The lifts need to be maintained, the cafes stocked and the pistes groomed regularly – on-site marketing.
Off-site marketing is about bringing the right people to your site
Your website might be brilliant but if no one knows about it, it’ll languish lonely as a mountain shrouded in clouds.
PR, content, social media and database marketing all have a role to play in successful new website marketing, bringing the right people to your site.
Use all available avenues to tell a story about what people will discover or experience when they click on the link to your site. Inspire and motivate them with promises of great skiing and apres-ski. It’s not enough to simply announce ‘the mountain is open’. Your new website is only interesting to people if it lets them learn, interact or buy.
If you’ve got a great story to tell, and a freshly updated website now is the perfect time to start building PR relationships with the media. Not that your new website IS news.
By all means shout about it to your social media followers, but don’t expect any journalist or editor to give a damn.
If your story is really interesting to their readers, journalists may want to feature it for free. Media coverage, featuring your brand as editorial, is marketing gold. If it’s not so relevant, you might need to look at less credible sponsored coverage.

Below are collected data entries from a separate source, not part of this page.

What follows belongs to an exercise in optimizing a design on an open flow for small area; a production flow would make more cautious choices. Function was checked by simulation only, so behaviour that the tests miss may differ from the original. Power is estimated from default activity; no workload was simulated.

File: design.v
module hlm_mii (
    input  wire        clk,
    input  wire        rst,
    input  wire        acc_we,       
    input  wire [15:0] acc_wdata,
    input  wire        data_we,      
    input  wire [15:0] data_wdata,
    output wire [15:0] acc_rdata,    
    output wire [15:0] data_rdata,   
    output wire        busy,
    output wire        mdc,
    output wire        mdio_o,
    output wire        mdio_oe,
    input  wire        mdio_i
);
    reg  [15:1] acc_q;       
    reg  [15:0] data_q;      
    reg         eng_busy;
    reg  [7:0]  cnt;         
    wire [5:0] slot = cnt[7:2];
    wire       wr   = acc_q[1];
    wire       data_slot = (slot[5:4] == 2'b11);
    wire a_ld   = !rst && acc_we && !eng_busy;
    wire a_hold = !rst && !(acc_we && !eng_busy);
    wire shift  = eng_busy && data_slot && cnt[0] && (cnt[1] == wr);
    wire d_ld    = !rst && data_we;
    wire d_shift = !rst && !data_we && shift;
    wire d_hold  = !rst && !data_we && !shift;
    wire [15:0] d_in = {data_q[14:0], wr ? data_q[15] : mdio_i};
    always @(posedge clk) begin
        acc_q  <= ({15{a_ld}} & acc_wdata[15:1]) | ({15{a_hold}} & acc_q);
        data_q <= ({16{d_ld}} & data_wdata) | ({16{d_shift}} & d_in) |
                  ({16{d_hold}} & data_q);
        cnt      <= (cnt + 8'd1) & {8{eng_busy && !rst}};
        eng_busy <= !rst && (eng_busy ? (cnt != 8'hFF)
                                      : (acc_we && acc_wdata[0]));
    end
    reg hdr_bit;
    always @(*) begin
        case (slot[3:0])
            4'd0:  hdr_bit = 1'b0;
            4'd1:  hdr_bit = 1'b1;
            4'd2:  hdr_bit = !wr;
            4'd3:  hdr_bit = wr;
            4'd4:  hdr_bit = acc_q[15];
            4'd5:  hdr_bit = acc_q[14];
            4'd6:  hdr_bit = acc_q[13];
            4'd7:  hdr_bit = acc_q[12];
            4'd8:  hdr_bit = acc_q[11];
            4'd9:  hdr_bit = acc_q[10];
            4'd10: hdr_bit = acc_q[9];
            4'd11: hdr_bit = acc_q[8];
            4'd12: hdr_bit = acc_q[7];
            4'd13: hdr_bit = acc_q[6];
            4'd14: hdr_bit = 1'b1;
            default: hdr_bit = 1'b0;
        endcase
    end
    assign mdc     = cnt[1];
    assign mdio_o  = !slot[5] | (slot[4] ? (wr & data_q[15]) : hdr_bit);
    assign mdio_oe = eng_busy & (wr | !(data_slot | (slot[5:1] == 5'b10111)));
    assign busy    = eng_busy;
    assign acc_rdata  = {acc_q, eng_busy};
    assign data_rdata = data_q;
endmodule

But it is not just media publishers who might be interested in your story.
If your content is good other third parties might want to carry it. Perhaps your industry association would feature a story about what you offer on their website or in their eNews? Maybe a conference would have you or one of your happy customers as a speaker? Or your clients or suppliers would share your content on their social media pages. Think about what you could share as content others might want to use in their networks.

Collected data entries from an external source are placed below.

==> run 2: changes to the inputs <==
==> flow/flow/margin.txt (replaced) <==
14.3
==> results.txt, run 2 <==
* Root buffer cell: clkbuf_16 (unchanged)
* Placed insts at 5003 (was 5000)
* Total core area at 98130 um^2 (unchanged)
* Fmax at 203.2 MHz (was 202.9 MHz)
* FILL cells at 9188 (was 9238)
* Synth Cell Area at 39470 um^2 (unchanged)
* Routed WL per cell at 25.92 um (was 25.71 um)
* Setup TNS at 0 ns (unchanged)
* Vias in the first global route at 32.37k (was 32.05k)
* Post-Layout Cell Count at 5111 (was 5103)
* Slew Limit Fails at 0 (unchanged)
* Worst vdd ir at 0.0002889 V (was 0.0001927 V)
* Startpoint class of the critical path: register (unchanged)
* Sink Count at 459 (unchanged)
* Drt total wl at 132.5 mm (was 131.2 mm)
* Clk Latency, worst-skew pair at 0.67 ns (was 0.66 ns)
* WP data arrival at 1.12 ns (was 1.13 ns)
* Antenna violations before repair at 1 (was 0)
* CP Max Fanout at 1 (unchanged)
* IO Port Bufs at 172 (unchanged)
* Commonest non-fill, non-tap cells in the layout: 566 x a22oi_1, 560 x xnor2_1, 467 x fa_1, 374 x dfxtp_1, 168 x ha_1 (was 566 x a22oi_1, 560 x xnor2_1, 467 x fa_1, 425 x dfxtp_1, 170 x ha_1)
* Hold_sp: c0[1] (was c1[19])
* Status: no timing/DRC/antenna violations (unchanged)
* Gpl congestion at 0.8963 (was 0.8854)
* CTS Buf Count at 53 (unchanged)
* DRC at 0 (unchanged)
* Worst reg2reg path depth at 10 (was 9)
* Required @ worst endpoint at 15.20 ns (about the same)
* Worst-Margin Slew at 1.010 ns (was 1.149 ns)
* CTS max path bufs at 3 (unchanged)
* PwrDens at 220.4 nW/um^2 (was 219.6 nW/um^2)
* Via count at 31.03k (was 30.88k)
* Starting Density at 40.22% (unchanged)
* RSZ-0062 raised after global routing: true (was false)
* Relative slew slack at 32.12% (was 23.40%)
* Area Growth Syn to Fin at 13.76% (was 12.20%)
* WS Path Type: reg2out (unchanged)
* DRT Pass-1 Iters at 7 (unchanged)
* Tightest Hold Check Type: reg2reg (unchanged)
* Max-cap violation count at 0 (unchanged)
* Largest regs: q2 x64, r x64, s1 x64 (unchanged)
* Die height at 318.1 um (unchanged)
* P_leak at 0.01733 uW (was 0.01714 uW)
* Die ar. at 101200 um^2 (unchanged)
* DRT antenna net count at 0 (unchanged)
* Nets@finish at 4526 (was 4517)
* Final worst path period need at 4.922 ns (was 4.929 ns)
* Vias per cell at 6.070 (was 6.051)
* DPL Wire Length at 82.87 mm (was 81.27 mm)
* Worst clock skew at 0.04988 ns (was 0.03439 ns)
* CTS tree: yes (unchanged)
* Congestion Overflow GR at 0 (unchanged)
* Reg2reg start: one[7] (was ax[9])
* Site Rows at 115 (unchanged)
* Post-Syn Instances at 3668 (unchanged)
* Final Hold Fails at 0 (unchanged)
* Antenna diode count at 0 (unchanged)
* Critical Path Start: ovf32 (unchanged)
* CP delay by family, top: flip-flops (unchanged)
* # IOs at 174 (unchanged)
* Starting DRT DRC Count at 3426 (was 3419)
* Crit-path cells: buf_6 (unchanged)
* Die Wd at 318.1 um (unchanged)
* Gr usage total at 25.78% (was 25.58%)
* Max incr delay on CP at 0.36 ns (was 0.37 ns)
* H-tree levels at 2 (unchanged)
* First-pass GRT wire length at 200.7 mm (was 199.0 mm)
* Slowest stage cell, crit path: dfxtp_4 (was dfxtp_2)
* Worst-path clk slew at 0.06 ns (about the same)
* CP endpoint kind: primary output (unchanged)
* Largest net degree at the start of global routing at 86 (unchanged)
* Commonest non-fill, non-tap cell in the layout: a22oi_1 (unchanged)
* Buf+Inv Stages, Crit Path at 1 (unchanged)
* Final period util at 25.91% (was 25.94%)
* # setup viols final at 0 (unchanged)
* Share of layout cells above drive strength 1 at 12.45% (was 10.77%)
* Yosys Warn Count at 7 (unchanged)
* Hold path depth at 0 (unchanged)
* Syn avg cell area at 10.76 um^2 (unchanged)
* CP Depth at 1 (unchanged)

Any success you have with PR or getting content out through other people’s networks will give you more rich material to send to your own database and post on your own social media. As well as posting a company update in your eNews or social media feed you can share the coverage you got in the Sunday Star Times or in the Pure Advantage newsletter. Sharing this external coverage gives you even more credibility and can help inspire your current contacts to spread the word further themselves.

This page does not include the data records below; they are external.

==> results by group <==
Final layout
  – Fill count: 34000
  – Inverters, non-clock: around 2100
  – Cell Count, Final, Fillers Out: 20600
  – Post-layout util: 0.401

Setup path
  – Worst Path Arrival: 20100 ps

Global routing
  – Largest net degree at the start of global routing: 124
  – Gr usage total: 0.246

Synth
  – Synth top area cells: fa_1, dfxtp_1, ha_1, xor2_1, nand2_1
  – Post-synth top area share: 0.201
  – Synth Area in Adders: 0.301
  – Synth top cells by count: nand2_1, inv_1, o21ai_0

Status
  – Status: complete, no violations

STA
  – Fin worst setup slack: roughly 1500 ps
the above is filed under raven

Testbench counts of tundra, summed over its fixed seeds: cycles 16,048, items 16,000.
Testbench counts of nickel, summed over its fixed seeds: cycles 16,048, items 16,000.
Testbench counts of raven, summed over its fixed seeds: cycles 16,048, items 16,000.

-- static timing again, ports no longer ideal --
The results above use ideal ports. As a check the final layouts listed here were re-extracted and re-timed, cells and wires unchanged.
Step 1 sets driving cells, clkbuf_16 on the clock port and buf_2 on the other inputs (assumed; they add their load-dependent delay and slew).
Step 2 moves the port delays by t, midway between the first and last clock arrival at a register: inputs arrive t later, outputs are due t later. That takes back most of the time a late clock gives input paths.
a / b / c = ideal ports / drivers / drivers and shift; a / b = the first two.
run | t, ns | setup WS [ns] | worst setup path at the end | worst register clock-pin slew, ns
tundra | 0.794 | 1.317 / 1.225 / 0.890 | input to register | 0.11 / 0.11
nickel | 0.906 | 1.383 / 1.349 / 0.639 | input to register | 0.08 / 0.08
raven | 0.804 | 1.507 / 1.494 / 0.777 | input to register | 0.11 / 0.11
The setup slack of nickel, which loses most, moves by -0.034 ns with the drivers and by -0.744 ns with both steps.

You won’t want to depend entirely on others, so a robust digital marketing plan of your own is vital. You want a social media calendar, regular email marketing and considered use of paid digital like AdWords and sponsored posts.
Using the same key word phrases in your off-site digital marketing that you’ve used in your on-site search engine optimisation, will improve your search engine rankings.
When you’re sure you’re making good use of digital channels to drive traffic to your website, you might even consider off-site options that are also offline, like running ads on radio or using billboards.
On-site marketing means just that – what can you do on the site itself to improve the site’s performance?
Tending your website is like grooming the piste and maintaining the chair-lifts, essential regular work to ensure the experience on your website is great.
As your website traffic grows, the site usage data, or analytics, will offer valuable insights about what your visitors are interested in and where they get stopped. By reviewing and responding to your analytics, you’ll see where to focus your effort for fresh content on your site.
Videos create rich content people want to watch and share. Regular blog articles, news and opinions pieces can cement your brand as thought leader in your industry. Search engines rank sites more highly if they see regularly updated content so adding new pages or relevant articles improves your visitor experience and helps your site to be found more easily. Your analytics will help plan all this effectively.
Another reason to regularly review your analytics is to refine your on-site search optimisation. The more you understand about how people find your site and what they do while they are there, the better you can tailor your website copy and use of key word phrases to encourage more of the best visitors.
How to prioritise
There’s clearly a lot to do, where do you start?
For on-site activity, we recommend allocating time and budget in proportion to the importance of the website and its traffic to your business. If you are an online retailer, the stories hidden in your Google analytics and fine tuning on-site search are essential weekly business functions. If you’re a medium size services business with a strong sales referral channel the site might just need a peek and a tweak every month or so.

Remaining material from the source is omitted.